What you will do — Please output exactly the part of the records below that opens with the line containing "CTS buffer count" and closes with the line containing "wire [um] |", both lines included, and nothing else.

Task data —

──────────────────────────────

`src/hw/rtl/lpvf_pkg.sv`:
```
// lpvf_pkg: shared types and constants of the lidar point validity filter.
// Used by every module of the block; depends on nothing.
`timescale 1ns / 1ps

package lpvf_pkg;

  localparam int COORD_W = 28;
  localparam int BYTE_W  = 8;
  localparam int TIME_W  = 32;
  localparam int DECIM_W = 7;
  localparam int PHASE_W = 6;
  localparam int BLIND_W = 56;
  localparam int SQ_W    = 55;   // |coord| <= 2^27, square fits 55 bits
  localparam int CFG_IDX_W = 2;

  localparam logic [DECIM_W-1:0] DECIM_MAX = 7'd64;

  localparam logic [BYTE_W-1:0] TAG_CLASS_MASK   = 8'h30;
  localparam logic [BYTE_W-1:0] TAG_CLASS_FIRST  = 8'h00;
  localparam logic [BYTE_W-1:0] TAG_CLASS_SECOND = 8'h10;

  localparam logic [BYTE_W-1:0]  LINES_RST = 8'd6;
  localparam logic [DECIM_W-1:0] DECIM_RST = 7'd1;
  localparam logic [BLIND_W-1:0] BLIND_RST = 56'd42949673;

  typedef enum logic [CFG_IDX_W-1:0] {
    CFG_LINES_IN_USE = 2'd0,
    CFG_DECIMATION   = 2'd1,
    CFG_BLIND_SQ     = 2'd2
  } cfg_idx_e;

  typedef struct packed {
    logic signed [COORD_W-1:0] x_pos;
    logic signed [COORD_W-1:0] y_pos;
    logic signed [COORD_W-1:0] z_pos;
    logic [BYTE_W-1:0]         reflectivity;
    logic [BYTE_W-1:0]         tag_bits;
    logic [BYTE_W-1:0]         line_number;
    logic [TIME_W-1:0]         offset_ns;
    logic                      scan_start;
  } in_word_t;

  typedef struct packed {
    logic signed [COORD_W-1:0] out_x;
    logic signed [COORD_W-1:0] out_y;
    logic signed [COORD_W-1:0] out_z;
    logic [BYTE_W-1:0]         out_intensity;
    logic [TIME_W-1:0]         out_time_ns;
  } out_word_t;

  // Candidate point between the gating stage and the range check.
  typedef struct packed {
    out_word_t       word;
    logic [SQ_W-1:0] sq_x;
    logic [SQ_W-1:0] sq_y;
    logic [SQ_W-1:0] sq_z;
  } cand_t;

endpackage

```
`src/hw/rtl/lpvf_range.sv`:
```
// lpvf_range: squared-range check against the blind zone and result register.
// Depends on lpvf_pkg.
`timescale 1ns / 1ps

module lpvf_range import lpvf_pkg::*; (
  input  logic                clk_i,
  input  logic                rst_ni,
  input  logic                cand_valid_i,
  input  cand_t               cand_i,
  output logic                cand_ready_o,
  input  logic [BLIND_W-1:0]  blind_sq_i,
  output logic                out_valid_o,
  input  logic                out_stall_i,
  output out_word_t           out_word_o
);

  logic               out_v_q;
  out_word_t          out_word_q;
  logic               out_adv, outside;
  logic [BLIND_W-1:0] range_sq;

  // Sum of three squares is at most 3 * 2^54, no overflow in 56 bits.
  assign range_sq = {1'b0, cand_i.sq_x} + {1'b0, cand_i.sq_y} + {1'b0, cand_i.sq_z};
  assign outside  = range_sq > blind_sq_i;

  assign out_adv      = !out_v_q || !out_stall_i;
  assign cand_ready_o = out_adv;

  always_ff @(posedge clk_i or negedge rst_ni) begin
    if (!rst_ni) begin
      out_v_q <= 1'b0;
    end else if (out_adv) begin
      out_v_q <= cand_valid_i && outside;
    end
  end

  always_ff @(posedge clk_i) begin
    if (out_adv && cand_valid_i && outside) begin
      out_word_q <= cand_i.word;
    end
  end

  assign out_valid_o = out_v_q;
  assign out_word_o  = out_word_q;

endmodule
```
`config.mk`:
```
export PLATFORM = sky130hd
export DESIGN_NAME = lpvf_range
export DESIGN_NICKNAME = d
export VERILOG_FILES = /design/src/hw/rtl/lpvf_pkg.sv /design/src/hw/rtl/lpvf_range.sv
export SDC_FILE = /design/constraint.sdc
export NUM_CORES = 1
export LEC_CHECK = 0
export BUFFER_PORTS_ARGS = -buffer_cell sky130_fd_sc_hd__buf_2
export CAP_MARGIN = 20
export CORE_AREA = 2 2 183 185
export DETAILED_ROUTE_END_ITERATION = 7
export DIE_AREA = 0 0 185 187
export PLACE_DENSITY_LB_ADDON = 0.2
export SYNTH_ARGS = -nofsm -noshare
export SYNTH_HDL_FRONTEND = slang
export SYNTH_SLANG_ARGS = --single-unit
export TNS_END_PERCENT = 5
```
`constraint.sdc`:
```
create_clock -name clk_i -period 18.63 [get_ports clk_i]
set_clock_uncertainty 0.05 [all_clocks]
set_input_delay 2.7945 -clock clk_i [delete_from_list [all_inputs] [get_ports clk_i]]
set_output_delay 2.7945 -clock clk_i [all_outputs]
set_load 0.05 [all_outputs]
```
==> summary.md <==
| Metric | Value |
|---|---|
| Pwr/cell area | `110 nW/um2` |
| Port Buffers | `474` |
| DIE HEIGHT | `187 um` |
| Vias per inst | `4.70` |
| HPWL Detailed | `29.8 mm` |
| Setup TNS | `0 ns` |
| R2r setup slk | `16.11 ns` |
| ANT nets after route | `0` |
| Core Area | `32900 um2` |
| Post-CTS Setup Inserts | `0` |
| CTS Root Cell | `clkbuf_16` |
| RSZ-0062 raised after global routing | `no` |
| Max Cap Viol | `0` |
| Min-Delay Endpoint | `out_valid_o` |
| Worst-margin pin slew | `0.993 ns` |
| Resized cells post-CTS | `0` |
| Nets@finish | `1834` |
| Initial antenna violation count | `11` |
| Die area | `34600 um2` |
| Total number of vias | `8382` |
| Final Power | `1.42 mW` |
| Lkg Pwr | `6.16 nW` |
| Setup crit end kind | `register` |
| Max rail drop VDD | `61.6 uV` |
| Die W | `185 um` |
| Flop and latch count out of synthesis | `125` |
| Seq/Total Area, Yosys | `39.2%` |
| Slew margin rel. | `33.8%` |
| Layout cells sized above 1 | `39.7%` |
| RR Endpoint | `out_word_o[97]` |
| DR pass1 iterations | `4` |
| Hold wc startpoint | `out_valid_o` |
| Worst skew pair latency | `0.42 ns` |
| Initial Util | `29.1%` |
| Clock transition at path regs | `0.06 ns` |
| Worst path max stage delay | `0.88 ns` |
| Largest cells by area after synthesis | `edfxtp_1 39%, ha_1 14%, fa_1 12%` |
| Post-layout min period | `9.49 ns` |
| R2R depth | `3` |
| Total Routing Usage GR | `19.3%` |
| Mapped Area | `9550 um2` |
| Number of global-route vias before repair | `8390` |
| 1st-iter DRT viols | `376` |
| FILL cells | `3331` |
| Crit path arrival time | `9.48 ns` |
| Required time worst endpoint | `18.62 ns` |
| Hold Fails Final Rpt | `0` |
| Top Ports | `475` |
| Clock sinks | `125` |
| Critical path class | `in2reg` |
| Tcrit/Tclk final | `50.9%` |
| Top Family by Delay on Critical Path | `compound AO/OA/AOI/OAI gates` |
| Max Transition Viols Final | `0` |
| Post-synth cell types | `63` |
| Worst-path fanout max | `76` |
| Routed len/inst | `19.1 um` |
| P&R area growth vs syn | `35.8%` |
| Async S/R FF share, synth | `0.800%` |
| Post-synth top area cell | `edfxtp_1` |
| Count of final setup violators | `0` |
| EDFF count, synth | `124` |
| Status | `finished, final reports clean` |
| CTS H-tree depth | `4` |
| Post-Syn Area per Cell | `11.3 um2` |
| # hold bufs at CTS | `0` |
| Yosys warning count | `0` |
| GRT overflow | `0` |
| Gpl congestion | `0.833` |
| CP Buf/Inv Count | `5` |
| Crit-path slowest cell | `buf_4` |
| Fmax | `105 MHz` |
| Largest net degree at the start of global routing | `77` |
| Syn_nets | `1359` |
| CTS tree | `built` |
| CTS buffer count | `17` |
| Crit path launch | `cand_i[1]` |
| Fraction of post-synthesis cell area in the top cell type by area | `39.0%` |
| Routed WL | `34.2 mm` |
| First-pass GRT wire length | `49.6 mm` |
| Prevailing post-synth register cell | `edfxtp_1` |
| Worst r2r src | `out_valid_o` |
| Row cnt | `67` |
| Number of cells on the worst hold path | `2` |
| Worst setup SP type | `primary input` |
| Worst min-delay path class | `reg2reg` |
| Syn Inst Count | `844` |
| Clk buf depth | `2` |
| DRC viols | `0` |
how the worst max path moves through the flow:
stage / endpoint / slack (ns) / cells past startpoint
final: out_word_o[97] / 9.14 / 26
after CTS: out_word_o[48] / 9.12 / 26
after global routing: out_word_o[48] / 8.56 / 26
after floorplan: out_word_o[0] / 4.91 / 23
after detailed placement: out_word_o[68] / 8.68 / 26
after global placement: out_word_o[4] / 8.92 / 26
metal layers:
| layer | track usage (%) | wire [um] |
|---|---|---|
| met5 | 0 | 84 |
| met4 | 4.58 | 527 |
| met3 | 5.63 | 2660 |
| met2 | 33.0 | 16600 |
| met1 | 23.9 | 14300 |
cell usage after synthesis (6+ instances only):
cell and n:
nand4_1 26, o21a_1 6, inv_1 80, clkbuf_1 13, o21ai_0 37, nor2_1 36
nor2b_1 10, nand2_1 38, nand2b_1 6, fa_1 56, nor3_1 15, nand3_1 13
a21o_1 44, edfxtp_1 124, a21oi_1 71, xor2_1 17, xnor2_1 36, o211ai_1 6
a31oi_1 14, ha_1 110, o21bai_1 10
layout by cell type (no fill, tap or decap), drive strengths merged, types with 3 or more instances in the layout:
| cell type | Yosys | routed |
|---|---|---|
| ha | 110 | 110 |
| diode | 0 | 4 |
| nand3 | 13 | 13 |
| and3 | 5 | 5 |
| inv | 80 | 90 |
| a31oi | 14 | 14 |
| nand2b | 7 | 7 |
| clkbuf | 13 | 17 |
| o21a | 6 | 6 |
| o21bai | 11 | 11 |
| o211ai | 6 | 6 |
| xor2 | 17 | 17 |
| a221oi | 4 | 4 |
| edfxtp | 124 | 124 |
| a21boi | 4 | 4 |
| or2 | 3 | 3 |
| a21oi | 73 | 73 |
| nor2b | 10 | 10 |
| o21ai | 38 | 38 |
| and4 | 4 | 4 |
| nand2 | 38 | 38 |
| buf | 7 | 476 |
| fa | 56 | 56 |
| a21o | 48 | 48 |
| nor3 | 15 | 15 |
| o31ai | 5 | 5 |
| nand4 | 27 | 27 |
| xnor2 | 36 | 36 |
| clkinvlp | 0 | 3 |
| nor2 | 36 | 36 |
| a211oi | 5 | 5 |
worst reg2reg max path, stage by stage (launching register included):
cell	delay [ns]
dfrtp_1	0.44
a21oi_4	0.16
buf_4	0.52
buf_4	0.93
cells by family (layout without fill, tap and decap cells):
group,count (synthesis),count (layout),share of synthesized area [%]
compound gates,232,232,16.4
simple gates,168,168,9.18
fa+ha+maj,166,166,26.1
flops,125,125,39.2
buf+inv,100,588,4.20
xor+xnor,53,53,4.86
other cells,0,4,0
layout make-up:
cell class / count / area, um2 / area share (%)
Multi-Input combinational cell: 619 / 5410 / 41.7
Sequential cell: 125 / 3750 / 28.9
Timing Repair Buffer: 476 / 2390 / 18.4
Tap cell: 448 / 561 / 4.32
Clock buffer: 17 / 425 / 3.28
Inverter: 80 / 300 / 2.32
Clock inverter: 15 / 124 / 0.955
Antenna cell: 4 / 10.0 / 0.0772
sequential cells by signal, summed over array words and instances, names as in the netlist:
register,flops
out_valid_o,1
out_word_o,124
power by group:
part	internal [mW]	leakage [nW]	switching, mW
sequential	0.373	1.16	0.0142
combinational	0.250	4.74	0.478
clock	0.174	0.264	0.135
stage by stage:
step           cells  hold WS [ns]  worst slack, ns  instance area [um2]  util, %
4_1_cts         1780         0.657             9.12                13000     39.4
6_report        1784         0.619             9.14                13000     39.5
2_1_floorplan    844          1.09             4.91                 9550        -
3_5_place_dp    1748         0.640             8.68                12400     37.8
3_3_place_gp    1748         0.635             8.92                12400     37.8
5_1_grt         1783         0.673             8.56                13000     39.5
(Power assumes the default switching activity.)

──────────────────────────────

Exercise result —
| CTS buffer count | `17` |
| Crit path launch | `cand_i[1]` |
| Fraction of post-synthesis cell area in the top cell type by area | `39.0%` |
| Routed WL | `34.2 mm` |
| First-pass GRT wire length | `49.6 mm` |
| Prevailing post-synth register cell | `edfxtp_1` |
| Worst r2r src | `out_valid_o` |
| Row cnt | `67` |
| Number of cells on the worst hold path | `2` |
| Worst setup SP type | `primary input` |
| Worst min-delay path class | `reg2reg` |
| Syn Inst Count | `844` |
| Clk buf depth | `2` |
| DRC viols | `0` |
how the worst max path moves through the flow:
stage / endpoint / slack (ns) / cells past startpoint
final: out_word_o[97] / 9.14 / 26
after CTS: out_word_o[48] / 9.12 / 26
after global routing: out_word_o[48] / 8.56 / 26
after floorplan: out_word_o[0] / 4.91 / 23
after detailed placement: out_word_o[68] / 8.68 / 26
after global placement: out_word_o[4] / 8.92 / 26
metal layers:
| layer | track usage (%) | wire [um] |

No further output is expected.